Hash::MostUtils - Yet another collection of tools for operating pairwise on lists.

NAME DESCRIPTION SYNOPSIS EXPORTS FUNCTIONS TO MAKE ARRAYS ACT LIKE HASHES lkeys LIST lvalues LIST leach [ ARRAY | HASH | ARRAYREF | HASHREF ] FUNCTIONS TO OPERATE ON LISTS, ARRAYS, AND HASHES AS TUPLES hashmap BLOCK LIST hashgrep BLOCK LIST hashapply BLOCK LIST hashsort BLOCK LIST GENERIC N−ARY FORMS OF VARIOUS LIST-WISE FUNCTIONS n_each N, LIST n_map N, CODEREF, LIST n_grep N, CODEREF, LIST n_apply N, CODEREF, LIST GRAB BAG hash_slice_of HASHREF, LIST hash_slice_by OBJECT, LIST rekey BLOCK HASH revalue BLOCK HASH reindex BLOCK LIST ACKNOWLEDGEMENTS COPYRIGHT AND LICENSE

NAME

Hash::MostUtils − Yet another collection of tools for operating pairwise on lists.

DESCRIPTION

This module provides a number of functions for processing hashes as lists of key, value pairs.
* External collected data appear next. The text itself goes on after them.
### src/rtl/demux1t2_8_buf_pkg.sv
// Shared definitions for the buffered 1-to-2 byte demultiplexer:
// default FIFO geometry, channel indices and small arithmetic helpers.
package demux1t2_8_buf_pkg;

    localparam int DEPTH_DEF = 4;
    localparam int AW_DEF    = 2;

    localparam logic CH0 = 1'b0;
    localparam logic CH1 = 1'b1;

    // Delivered-byte counter step; wraps modulo 256 by construction.
    function automatic logic [7:0] cnt_inc(input logic [7:0] c);
        return c + 8'd1;
    endfunction

endpackage

### src/rtl/demux1t2_8_buf_if.sv
// Byte-stream bundle between the CPU-side producer, the demultiplexer
// and the two peripheral consumers (channel 0 game logic, channel 1 display).
interface demux1t2_8_buf_if;

    logic       in_valid;
    logic [7:0] in_data;
    logic       s;
    logic       in_ready;

    logic       o0_valid;
    logic [7:0] o0_data;
    logic       o0_ready;

    logic       o1_valid;
    logic [7:0] o1_data;
    logic       o1_ready;

    logic [7:0] cnt0;
    logic [7:0] cnt1;
    logic       ovf_err;

    // Producer / consumer side (drives the input stream and the channel readies).
    modport master (
        output in_valid, in_data, s, o0_ready, o1_ready,
        input  in_ready, o0_valid, o0_data, o1_valid, o1_data, cnt0, cnt1, ovf_err
    );

    // Demultiplexer side.
    modport slave (
        input  in_valid, in_data, s, o0_ready, o1_ready,
        output in_ready, o0_valid, o0_data, o1_valid, o1_data, cnt0, cnt1, ovf_err
    );

endinterface

### src/rtl/demux1t2_8_buf_byte_fifo.sv
// 8-bit synchronous FIFO with AW+1-bit pointers. The extra pointer MSB
// distinguishes full from empty when the low bits match. No fall-through:
// a byte pushed into an empty FIFO is visible at dout the next cycle.
module byte_fifo #(
    parameter int DEPTH = 4,
    parameter int AW    = 2
) (
    input  logic       clk,
    input  logic       rst_n,
    input  logic       push,
    input  logic       pop,
    input  logic [7:0] din,
    output logic [7:0] dout,
    output logic       full,
    output logic       empty
);

    logic [AW:0] wr_ptr_r;
    logic [AW:0] rd_ptr_r;
    logic [7:0]  mem_r [DEPTH];
    logic        do_push_s;
    logic        do_pop_s;

    // A full FIFO refuses pushes even when it pops in the same cycle.
    assign do_push_s = push & ~full;
    assign do_pop_s  = pop & ~empty;

    assign full  = (wr_ptr_r[AW] != rd_ptr_r[AW]) &&
                   (wr_ptr_r[AW-1:0] == rd_ptr_r[AW-1:0]);
    assign empty = (wr_ptr_r == rd_ptr_r);
    assign dout  = mem_r[rd_ptr_r[AW-1:0]];

    // Pointer update; reset discards all buffered bytes.
    always_ff @(posedge clk or negedge rst_n) begin
        if (!rst_n) begin
            wr_ptr_r <= '0;
            rd_ptr_r <= '0;
        end else begin
            if (do_push_s) begin
                wr_ptr_r <= wr_ptr_r + (AW+1)'(1);
            end
            if (do_pop_s) begin
                rd_ptr_r <= rd_ptr_r + (AW+1)'(1);
            end
        end
    end

    // Storage write; cleared on reset so the head reads 8'h00 while idle.
    always_ff @(posedge clk or negedge rst_n) begin
        if (!rst_n) begin
            for (int i = 0; i < DEPTH; i++) begin
                mem_r[i] <= 8'h00;
            end
        end else if (do_push_s) begin
            mem_r[wr_ptr_r[AW-1:0]] <= din;
        end
    end

endmodule

### src/rtl/demux1t2_8_buf.sv
// Buffered 1-to-2 byte demultiplexer. Each accepted byte is steered by s
// into its channel FIFO; each channel counts delivered bytes, and a stall
// watchdog flags a producer left waiting on a full channel too long.
module demux1t2_8_buf
    import demux1t2_8_buf_pkg::*;
#(
    parameter int DEPTH = DEPTH_DEF,
    parameter int AW    = AW_DEF
) (
    input  logic             clk,
    input  logic             rst_n,
    demux1t2_8_buf_if.slave  bus
);

    localparam logic [AW:0] STALL_MAX  = (AW+1)'(DEPTH);
    localparam logic [AW:0] STALL_TRIP = (AW+1)'(DEPTH - 1);

    logic        full0_s, full1_s;
    logic        empty0_s, empty1_s;
    logic [7:0]  dout0_s, dout1_s;
    logic        in_ready_s;
    logic        push0_s, push1_s;
    logic        pop0_s, pop1_s;
    logic [7:0]  cnt0_r, cnt1_r;
    logic        ovf_r;
    logic        ovf_nxt_s;
    logic [AW:0] stall0_r, stall1_r;
    logic [AW:0] stall0_nxt_s, stall1_nxt_s;
    logic [AW:0] sel_stall_s;

    // Ready depends only on s and the registered full flags, never on o*_ready.
    always_comb begin
        in_ready_s  = 1'b1;
        sel_stall_s = stall0_r;
        case (bus.s)
            CH0: begin
                in_ready_s  = ~full0_s;
                sel_stall_s = stall0_r;
            end
            CH1: begin
                in_ready_s  = ~full1_s;
                sel_stall_s = stall1_r;
            end
            default: begin
                in_ready_s  = 1'b0;
                sel_stall_s = stall0_r;
            end
        endcase
    end

    assign push0_s = bus.in_valid & in_ready_s & (bus.s == CH0);
    assign push1_s = bus.in_valid & in_ready_s & (bus.s == CH1);
    assign pop0_s  = ~empty0_s & bus.o0_ready;
    assign pop1_s  = ~empty1_s & bus.o1_ready;

    byte_fifo #(.DEPTH(DEPTH), .AW(AW)) u_fifo0 (
        .clk   (clk),
        .rst_n (rst_n),
        .push  (push0_s),
        .pop   (pop0_s),
        .din   (bus.in_data),
        .dout  (dout0_s),
        .full  (full0_s),
        .empty (empty0_s)
    );

    byte_fifo #(.DEPTH(DEPTH), .AW(AW)) u_fifo1 (
        .clk   (clk),
        .rst_n (rst_n),
        .push  (push1_s),
        .pop   (pop1_s),
        .din   (bus.in_data),
        .dout  (dout1_s),
        .full  (full1_s),
        .empty (empty1_s)
    );

    // Stall counters track completed consecutive full cycles, saturating at DEPTH;
    // the watchdog trips when the current cycle is the DEPTH-th full one.
    always_comb begin
        stall0_nxt_s = '0;
        stall1_nxt_s = '0;
        if (full0_s) begin
            stall0_nxt_s = (stall0_r == STALL_MAX) ? stall0_r : stall0_r + (AW+1)'(1);
        end else begin
            stall0_nxt_s = '0;
        end
        if (full1_s) begin
            stall1_nxt_s = (stall1_r == STALL_MAX) ? stall1_r : stall1_r + (AW+1)'(1);
        end else begin
            stall1_nxt_s = '0;
        end
        if (bus.in_valid && !in_ready_s && (sel_stall_s >= STALL_TRIP)) begin
            ovf_nxt_s = 1'b1;
        end else begin
            ovf_nxt_s = ovf_r;
        end
    end

    // Watchdog state; ovf_err is sticky until reset.
    always_ff @(posedge clk or negedge rst_n) begin
        if (!rst_n) begin
            stall0_r <= '0;
            stall1_r <= '0;
            ovf_r    <= 1'b0;
        end else begin
            stall0_r <= stall0_nxt_s;
            stall1_r <= stall1_nxt_s;
            ovf_r    <= ovf_nxt_s;
        end
    end

    // Delivered-byte counters, one increment per pop, wrapping at 256.
    always_ff @(posedge clk or negedge rst_n) begin
        if (!rst_n) begin
            cnt0_r <= 8'h00;
            cnt1_r <= 8'h00;
        end else begin
            if (pop0_s) begin
                cnt0_r <= cnt_inc(cnt0_r);
            end
            if (pop1_s) begin
                cnt1_r <= cnt_inc(cnt1_r);
            end
        end
    end

    assign bus.in_ready = in_ready_s;
    assign bus.o0_valid = ~empty0_s;
    assign bus.o1_valid = ~empty1_s;
    assign bus.o0_data  = dout0_s;
    assign bus.o1_data  = dout1_s;
    assign bus.cnt0     = cnt0_r;
    assign bus.cnt1     = cnt1_r;
    assign bus.ovf_err  = ovf_r;

endmodule

### src/flat_wrapper.sv
// flat-port wrapper written by rule: the top's interface ports become plain ports
module demux1t2_8_buf_flat import demux1t2_8_buf_pkg::*;
#(
    parameter int DEPTH = DEPTH_DEF,
    parameter int AW    = AW_DEF
)
  (clk, rst_n, bus_in_valid, bus_in_data, bus_s, bus_o0_ready, bus_o1_ready, bus_in_ready, bus_o0_valid, bus_o0_data, bus_o1_valid, bus_o1_data, bus_cnt0, bus_cnt1, bus_ovf_err);
  demux1t2_8_buf_if bus_i ();
  input  logic clk;
  input  logic rst_n;
  input wire logic [$bits(bus_i.in_valid)-1:0] bus_in_valid;
  input wire logic [$bits(bus_i.in_data)-1:0] bus_in_data;
  input wire logic [$bits(bus_i.s)-1:0] bus_s;
  input wire logic [$bits(bus_i.o0_ready)-1:0] bus_o0_ready;
  input wire logic [$bits(bus_i.o1_ready)-1:0] bus_o1_ready;
  output wire logic [$bits(bus_i.in_ready)-1:0] bus_in_ready;
  output wire logic [$bits(bus_i.o0_valid)-1:0] bus_o0_valid;
  output wire logic [$bits(bus_i.o0_data)-1:0] bus_o0_data;
  output wire logic [$bits(bus_i.o1_valid)-1:0] bus_o1_valid;
  output wire logic [$bits(bus_i.o1_data)-1:0] bus_o1_data;
  output wire logic [$bits(bus_i.cnt0)-1:0] bus_cnt0;
  output wire logic [$bits(bus_i.cnt1)-1:0] bus_cnt1;
  output wire logic [$bits(bus_i.ovf_err)-1:0] bus_ovf_err;
  assign bus_i.in_valid = bus_in_valid;
  assign bus_i.in_data = bus_in_data;
  assign bus_i.s = bus_s;
  assign bus_i.o0_ready = bus_o0_ready;
  assign bus_i.o1_ready = bus_o1_ready;
  assign bus_in_ready = bus_i.in_ready;
  assign bus_o0_valid = bus_i.o0_valid;
  assign bus_o0_data = bus_i.o0_data;
  assign bus_o1_valid = bus_i.o1_valid;
  assign bus_o1_data = bus_i.o1_data;
  assign bus_cnt0 = bus_i.cnt0;
  assign bus_cnt1 = bus_i.cnt1;
  assign bus_ovf_err = bus_i.ovf_err;
  demux1t2_8_buf #(.DEPTH(DEPTH), .AW(AW)) u_core (.clk(clk), .rst_n(rst_n), .bus(bus_i));
endmodule
### config.mk
export PLATFORM = sky130hd
export DESIGN_NAME = demux1t2_8_buf_flat
export DESIGN_NICKNAME = d
export VERILOG_FILES = /design/src/rtl/demux1t2_8_buf_pkg.sv /design/src/rtl/demux1t2_8_buf_if.sv /design/src/rtl/demux1t2_8_buf_byte_fifo.sv /design/src/rtl/demux1t2_8_buf.sv /design/src/flat_wrapper.sv
export SDC_FILE = /design/constraint.sdc
export NUM_CORES = 1
export LEC_CHECK = 0
export ABC_CLOCK_PERIOD_IN_PS = 4900
export BUFFER_PORTS_ARGS = -buffer_cell sky130_fd_sc_hd__buf_2
export CORE_MARGIN = 2
export CORE_UTILIZATION = 60
export CTS_CLUSTER_SIZE = 25
export DETAILED_ROUTE_END_ITERATION = 8
export PLACE_DENSITY = 0.81
export SLEW_MARGIN = 20
export SYNTH_ARGS = -nofsm -noshare
export SYNTH_HDL_FRONTEND = slang
export SYNTH_SLANG_ARGS = --single-unit
### constraint.sdc
create_clock -name clk -period 4.9 [get_ports clk]
set_input_delay 0.49 -clock clk [delete_from_list [all_inputs] [get_ports clk]]
set_output_delay 0.49 -clock clk [all_outputs]
set_load 0.01 [all_outputs]
==> metrics.csv, run 1 <==
metric;value;unit
gpl congestion;0.7617;
met2 WL;3943;µm
worst r2r src;u_core.u_fifo0.rd_ptr_r[0];
initial drt markers;98;
Slew Limit Headroom;0.3182;
VDD IR max;0.3291;mV
# fillers;581;
# Post-CTS Setup Buffers;0;
Mapped Cells;318;
CTS tree;yes;
Setup Skew;9.521;ps
wire per inst;17.23;µm
GRT Util Overall;0.2048;
initial core utilization;0.6122;
largest net degree at the start of global routing;59;
post-detail-place hpwl;5555;µm
Core Region;0.007647;mm²
cts repair resizes;0;
M1 WL;3747;µm
final WL;8116;µm
critical path's slowest cell;dfrtp_1;
initial antenna violation count;0;
Yosys cell types;29;
most frequent cells after synthesis;dfrtp_1, mux2_2, xnor2_1;
detailed-route DRC error count;0;
Final period util;0.5257;
reg2reg end;u_core.u_fifo0.mem_r[6];
Diodes inserted;0;
max cap viols;0;
area of the die;0.008526;mm²
Critical Path End Type;output pin;
Arrival @ worst endpoint;2090;ps
Buffers on Ports;49;
R2R Setup Slk;2440;ps
design area;0.005125;mm²
CP Buf/Inv Count;1;
setup_tns;0;ps
CTS max path bufs;2;
first-pass GRT wire length;13320;µm
largest area contributor in the netlist;dfrtp_1;
synthesized net count;348;
CTS Buf Count;9;
R2R depth;4;
most common cell in the netlist;dfrtp_1;
Crit Path Category;reg2out;
num rows;32;
Die H;92.34;µm
Pwr Total;3.459;mW
Synth Register Bits;99;
CTS H-Tree Depth;3;
YS warnings;0;
die width;92.34;µm
num ports;50;
Top Metal Used;met4;
Cell Area, Placed;0.004928;mm²
Vias/cell;5.563;
RSZ-0062 raised after global routing;no;
Final Max Slew Viols;0;
hold crit path type;in2async;
# setup viols final;0;
Area Growth Syn to Fin;9.460;%
Seq/Total Area, Yosys;0.5291;
leakage;2.277;nW
Final #Nets;396;
Final ANT Viol Nets;0;
Max Clk Rate;0.3882;GHz
Final min period;2576;ps
Power Dens Cells;675.0;mW/mm²
CP peak stage delay;810;ps
root buffer cell;clkbuf_8;
syn avg cell area;14.72;µm²
CTS Hold Bufs;0;
clock latency on the worst-skew pair;350;ps
Max FO, Critical Path;11;
Synth async-reset ratio;1.000;
1st-pass router iterations;4;
layout cell share with drive strength beyond 1;0.3930;
Crit path max-delay family;flip-flops;
via count;2620;
DR WL met3;286;µm
final hold viol count;0;
top post-synthesis cells by area;dfrtp_1, mux2_2, mux4_2;
worst endpoint required time;4410;ps
Clock Sinks;99;
run status;completed;
grt ovf;0;
Clock transition at path regs;90;ps
EDFF count, synth;0;
CP Launch Type;flop;
Synth top area share;0.5291;
Post-synth top flop;dfrtp_1;
Synth Cell Area;0.004682;mm²
CP cell instances;xnor2_4 > nand3_1 > mux2_2 > buf_2;
vias in the first global route;2643;
Least-Margin Pin Slew;1018;ps
## report_power, final
part | internal [mW] | leakage (nW) | switching, mW
clock network | 0.282 | 0.0992 | 0.257
logic | 0.790 | 0.972 | 0.588
registers | 1.19 | 1.21 | 0.348
## stage by stage
| stage | util | std cells | hold WS, ps | worst slack, ps |
|---|---|---|---|---|
| floorplan | - | 318 | 194.4 | 3082 |
| global route | 0.6702 | 471 | 249.0 | 2126 |
| global placement | 0.6445 | 457 | 438.1 | 2412 |
| CTS | 0.6702 | 471 | 215.3 | 2261 |
| finish | 0.6702 | 471 | 181.4 | 2324 |
| detailed placement | 0.6445 | 457 | 441.3 | 2371 |
## cell families after synthesis
| family | count (synthesis) | share of synthesized area |
|---|---|---|
| multiplexers | 85 | 0.2437 |
| flip-flops | 99 | 0.5291 |
| adder cells (fa/ha/maj) | 16 | 0.04276 |
| AND/OR/NAND/NOR | 48 | 0.05104 |
| AO/OA/AOI/OAI | 12 | 0.02512 |
| buffers and inverters | 26 | 0.03955 |
| XOR/XNOR | 32 | 0.06868 |
## cell type report
| class | count | area [µm²] | share of cell area |
|---|---|---|---|
| timing repair buffer | 50 | 255.2 | 0.04980 |
| inverter | 13 | 48.80 | 0.009521 |
| clock buffer | 11 | 131.4 | 0.02563 |
| multi-input combinational | 193 | 2019 | 0.3940 |
| clock inverter | 3 | 65.06 | 0.01270 |
| sequential | 99 | 2477 | 0.4834 |
| tap | 102 | 127.6 | 0.02490 |
## per-layer routing
metal / vias to the layer above / GRT usage
met5: - / 0
met4: 0 / 0.08209
met3: 10 / 0.03173
met2: 57 / 0.3169
met1: 1339 / 0.2948
li1: 1214 / -
## layout by cell type (no fill, tap or decap)
cell,instances
xnor2_4,1
buf_2,48
a311oi_2,1
xor2_1,8
nor3_1,2
a21oi_1,2
clkinv_2,1
a311oi_4,1
buf_4,2
a211oi_1,2
a31oi_1,2
and2_1,8
inv_1,13
mux4_1,1
xnor2_1,20
mux2_2,60
o41ai_2,1
bufinv_16,2
a31oi_2,1
nor2_1,6
nand4_1,8
xnor2_2,3
mux4_2,15
dfrtp_1,99
ha_1,16
nand2_1,14
mux2_1,9
clkbuf_8,9
nand3_1,7
clkbuf_1,2
o21ai_0,2
and3_1,3
## worst reg2reg max path, stage by stage, from the launching register on
cell and delay, ps:
dfrtp_1 780, xnor2_2 200, a311oi_2 430, and2_1 530
mux2_2 400
## state kept, by name, summed over array words and instances (netlist names)
signal                   count
u_core.u_fifo0.mem_r        32
u_core.u_fifo1.mem_r        32
u_core.bus.cnt0              8
u_core.bus.cnt1              8
u_core.stall0_r              3
u_core.stall1_r              3
u_core.u_fifo0.rd_ptr_r      3
u_core.u_fifo0.wr_ptr_r      3
u_core.u_fifo1.rd_ptr_r      3
u_core.u_fifo1.wr_ptr_r      3
u_core.bus.ovf_err           1
## how the worst max path moves through the flow
| stage | start | to | slack (ps) | depth (start not counted) |
|---|---|---|---|---|
| after global placement | u_core.u_fifo0.rd_ptr_r[0] | u_core.u_fifo0.mem_r[1] | 2410 | 4 |
| after global routing | u_core.u_fifo1.rd_ptr_r[0] | bus_in_ready | 2130 | 4 |
| after floorplan | u_core.u_fifo0.rd_ptr_r[1] | u_core.u_fifo0.mem_r[0] | 3080 | 6 |
| after detailed placement | u_core.u_fifo0.rd_ptr_r[0] | u_core.u_fifo0.mem_r[6] | 2370 | 4 |
| after CTS | u_core.u_fifo1.rd_ptr_r[0] | bus_in_ready | 2260 | 4 |
| final | u_core.u_fifo1.rd_ptr_r[0] | bus_in_ready | 2320 | 4 |
No activity file was read; power rests on OpenSTA's default activity.
==> inputs of run 2 (changes only) <==
Settings changed: ABC_CLOCK_PERIOD_IN_PS 4900 to 2620, CORE_UTILIZATION 60 to 59, PLACE_DENSITY 0.81 to 0.8.
Clock period 4.9 ns to 2.62 ns, I/O delays scaled along.
==> run 2 against run 1 <==
Design area rose by 0.98%. Total power rose by 85%. Non-clock buffer count rose by 7. Wire length fell by 0.26%. Sequential share of layout area fell by 0.47 points. Utilization barely moved. Via count rose by 1.5%. Sequential cell count did not move. Worst hold slack improved by 63 ps. Critical endpoint is now u_core.u_fifo1.mem_r[27].
==> metrics.csv, run 2 (synthesis results as in run 1) <==
metric;value;unit
GRT Util Overall;0.2014;
Max Clk Rate;0.4774;GHz
gpl congestion;0.7694;
CP Launch Type;flop;
Final Max Slew Viols;0;
area of the die;0.008664;mm²
sequential cell area;0.002477;mm²
Pwr Total;6.398;mW
area of the multi-input gates;0.002019;mm²
# setup viols final;0;
Setup Skew;8.116;ps
CP Buf/Inv Count;0;
Layout Utilization;0.6697;
Final #Nets;403;
commonest cells after routing, fill and taps aside;dfrtp_1, mux2_2, buf_2;
initial antenna violation count;0;
CP peak stage delay;490;ps
wire per inst;16.86;µm
critical path's slowest cell;and2_1;
switch share;0.3539;
setup_tns;0;ps
Sequential Power Share;0.428;
Core Region;0.007727;mm²
Top Registers;u_core.u_fifo0.mem_r: 32 flops, u_core.u_fifo1.mem_r: 32 flops;
first-pass GRT wire length;13370;µm
Worst Hold Depth;2;
hold_sp;bus_in_data[5];
Slew Limit Headroom;0.6106;
VDD IR max;0.6081;mV
Worst Setup Slack, final;525.4;ps
num rows;32;
Critical Path End Type;flop;
Clock transition at path regs;90;ps
initial drt markers;101;
final hold slack;244.2;ps
vias in the first global route;2742;
WHS Endpoint;u_core.u_fifo0.mem_r[13];
post-detail-place hpwl;5614;µm
worst r2r src;u_core.u_fifo1.wr_ptr_r[0];
# Post-CTS Setup Buffers;0;
CTS max path bufs;2;
root buffer cell;clkbuf_8;
Finished Layout Cells;480;
leakage;2.299;nW
Diodes inserted;0;
Buffers on Ports;49;
die width;93.08;µm
Crit path max-delay family;simple AND/OR/NAND/NOR gates;
Cell Area, Placed;0.004986;mm²
DP Worst Slack;522.3;ps
layout cell share with drive strength beyond 1;0.4101;
final WL;8095;µm
R2R depth;4;
max cap viols;0;
Clock Sinks;99;
largest net degree at the start of global routing;46;
Max FO, Critical Path;8;
Least-Margin Pin Slew;584.1;ps
Arrival @ worst endpoint;2330;ps
detailed-route DRC error count;0;
CTS tree;yes;
grt ovf;0;
via count;2659;
Power Dens Cells;1236;mW/mm²
1st-pass router iterations;4;
# fillers;561;
Crit Path Category;reg2reg;
CP cell instances;xnor2_4 > a311oi_4 > and2_1 > mux2_2;
Final min period;2095;ps
Area Growth Syn to Fin;10.53;%
RSZ-0062 raised after global routing;no;
logic gate share of total power;0.433;
initial core utilization;0.6059;
clock share of power;0.139;
CTS Buf Count;9;
R2R Setup Slk;530;ps
clock latency on the worst-skew pair;350;ps
worst endpoint required time;2860;ps
Final period util;0.7995;
CTS H-Tree Depth;3;
Final ANT Viol Nets;0;
final hold viol count;0;
design area;0.005175;mm²
hold crit path type;in2reg;
run status;completed;
P_sw;2.264;mW
Die H;93.08;µm
Vias/cell;5.540;
placed cells;463;
most common cell after layout, fill and taps aside;dfrtp_1;
reg2reg end;u_core.u_fifo1.mem_r[27];
num ports;50;
Pint;4.134;mW
[run 2: changes by cell type in the layout (fill, tap and decap cells not counted), sizes merged]
cell,previous run,this run
buf,50,56
clkinvlp,0,3
dlygate4sd3,0,1
bufinv,2,0
clkinv,1,3
clkbuf,11,10
[run 2: power groups by stage]
stage / clock network [mW] / logic [mW] / registers [mW]
2_1_floorplan: 0 / 2.12 / 2.66
5_1_grt: 0.979 / 3.03 / 2.83
3_3_place_gp: 0 / 2.73 / 2.72
6_report: 0.891 / 2.77 / 2.74
4_1_cts: 0.919 / 2.82 / 2.74
3_5_place_dp: 0 / 2.81 / 2.77
[run 2: how the worst max path moves through the flow]
stage / from / cells past startpoint / endpoint
after global routing: u_core.u_fifo0.wr_ptr_r[2] / 4 / u_core.u_fifo0.mem_r[0]
after floorplan: u_core.u_fifo0.rd_ptr_r[1] / 6 / u_core.u_fifo0.mem_r[0]
final: u_core.u_fifo1.wr_ptr_r[0] / 4 / u_core.u_fifo1.mem_r[27]
after CTS: u_core.u_fifo1.wr_ptr_r[1] / 4 / bus_in_ready
after detailed placement: u_core.u_fifo1.wr_ptr_r[0] / 4 / u_core.u_fifo1.mem_r[12]
after global placement: u_core.u_fifo0.wr_ptr_r[2] / 4 / u_core.u_fifo0.mem_r[7]
[run 2: final cells by class]
class	count	area share
Multi-Input combinational cell	193	0.3902
Clock inverter	6	0.007979
Inverter	13	0.009429
Sequential cell	99	0.4787
Tap cell	102	0.02466
Clock buffer	10	0.02660
Timing Repair Buffer	57	0.06238
[run 2: timing repair]
item / 4_1_cts / 5_1_grt
gates resized for setup: 0 / 0
hold buffers: 1 / 0
hold endpoints to repair: 43 / 0
[run 2: metal layers]
layer / track usage / part of all wire / vias to the layer above
met2: 0.3412 / 0.50 / 47
li1: - / - / 1237
met3: 0.02901 / 0.028 / 9
met1: 0.2650 / 0.46 / 1366
met4: 0.07843 / 0.014 / 0
met5: 0 / 0 / -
my @found_and_transformed =
hashmap { uc($b) => 100 + $a }
hashgrep { $a < 100 && $b =˜ /[aeiou]/i } (
1 => 'cwm',
2 => 'apple',
100 => 'cherimoya',
);
my @keys = lkeys @found_and_transformed;
my @vals = lvalues @found_and_transformed;
foreach my $key (@keys) {
my $value = shift @vals;
print "$key => $val\n";
}
while (my ($key, $val) = leach @found_and_transformed) {
print "$key => $val\n";
}
my $serialized = join ',', hashsort { $a−>{key} cmp $b−>{key} } %hash;

EXPORTS

By default, none. On request, any of the following:

FUNCTIONS TO MAKE ARRAYS ACT LIKE HASHES

lkeys LIST

Return the "keys" of LIST. Perl’s keys() keyword only operates on hashes; lkeys() offers an approximation of the same functionality for lists.

my @evens = lkeys 1..10;
my @keys =
lkeys # give me back those keys (i.e. the letters)
hashgrep { $b > 100 } # find key/value pairs where the value is > 100
map { $_ => int(rand(1000)) } 'a'..'z'; # turn 'a'..'z' into key/value pairs with random values

The "keys" of a list are the even-positioned items. Note that in the case of an ">empty slot<" in a sparse array, the key will be "undef".

lvalues LIST

Return the "values" of LIST. Perl’s values() keyword only operates on hashes; lvalues() offers an approximation of the same functionality for lists.

my @odds = lkeys 1..10;
my @values =
lvalues # give me back those values (i.e. the letters)
hashgrep { $a > 100 } # look for key/value pairs where the key is > 100
map { int(rand(1000)) => $_ } 'a'..'z'; # make 26 random keys from 1−1000, with fixed keys

The "values" of a list are the odd-positioned items. Note that in the case of an ">empty slot<" in a sparse array, the value will be "undef".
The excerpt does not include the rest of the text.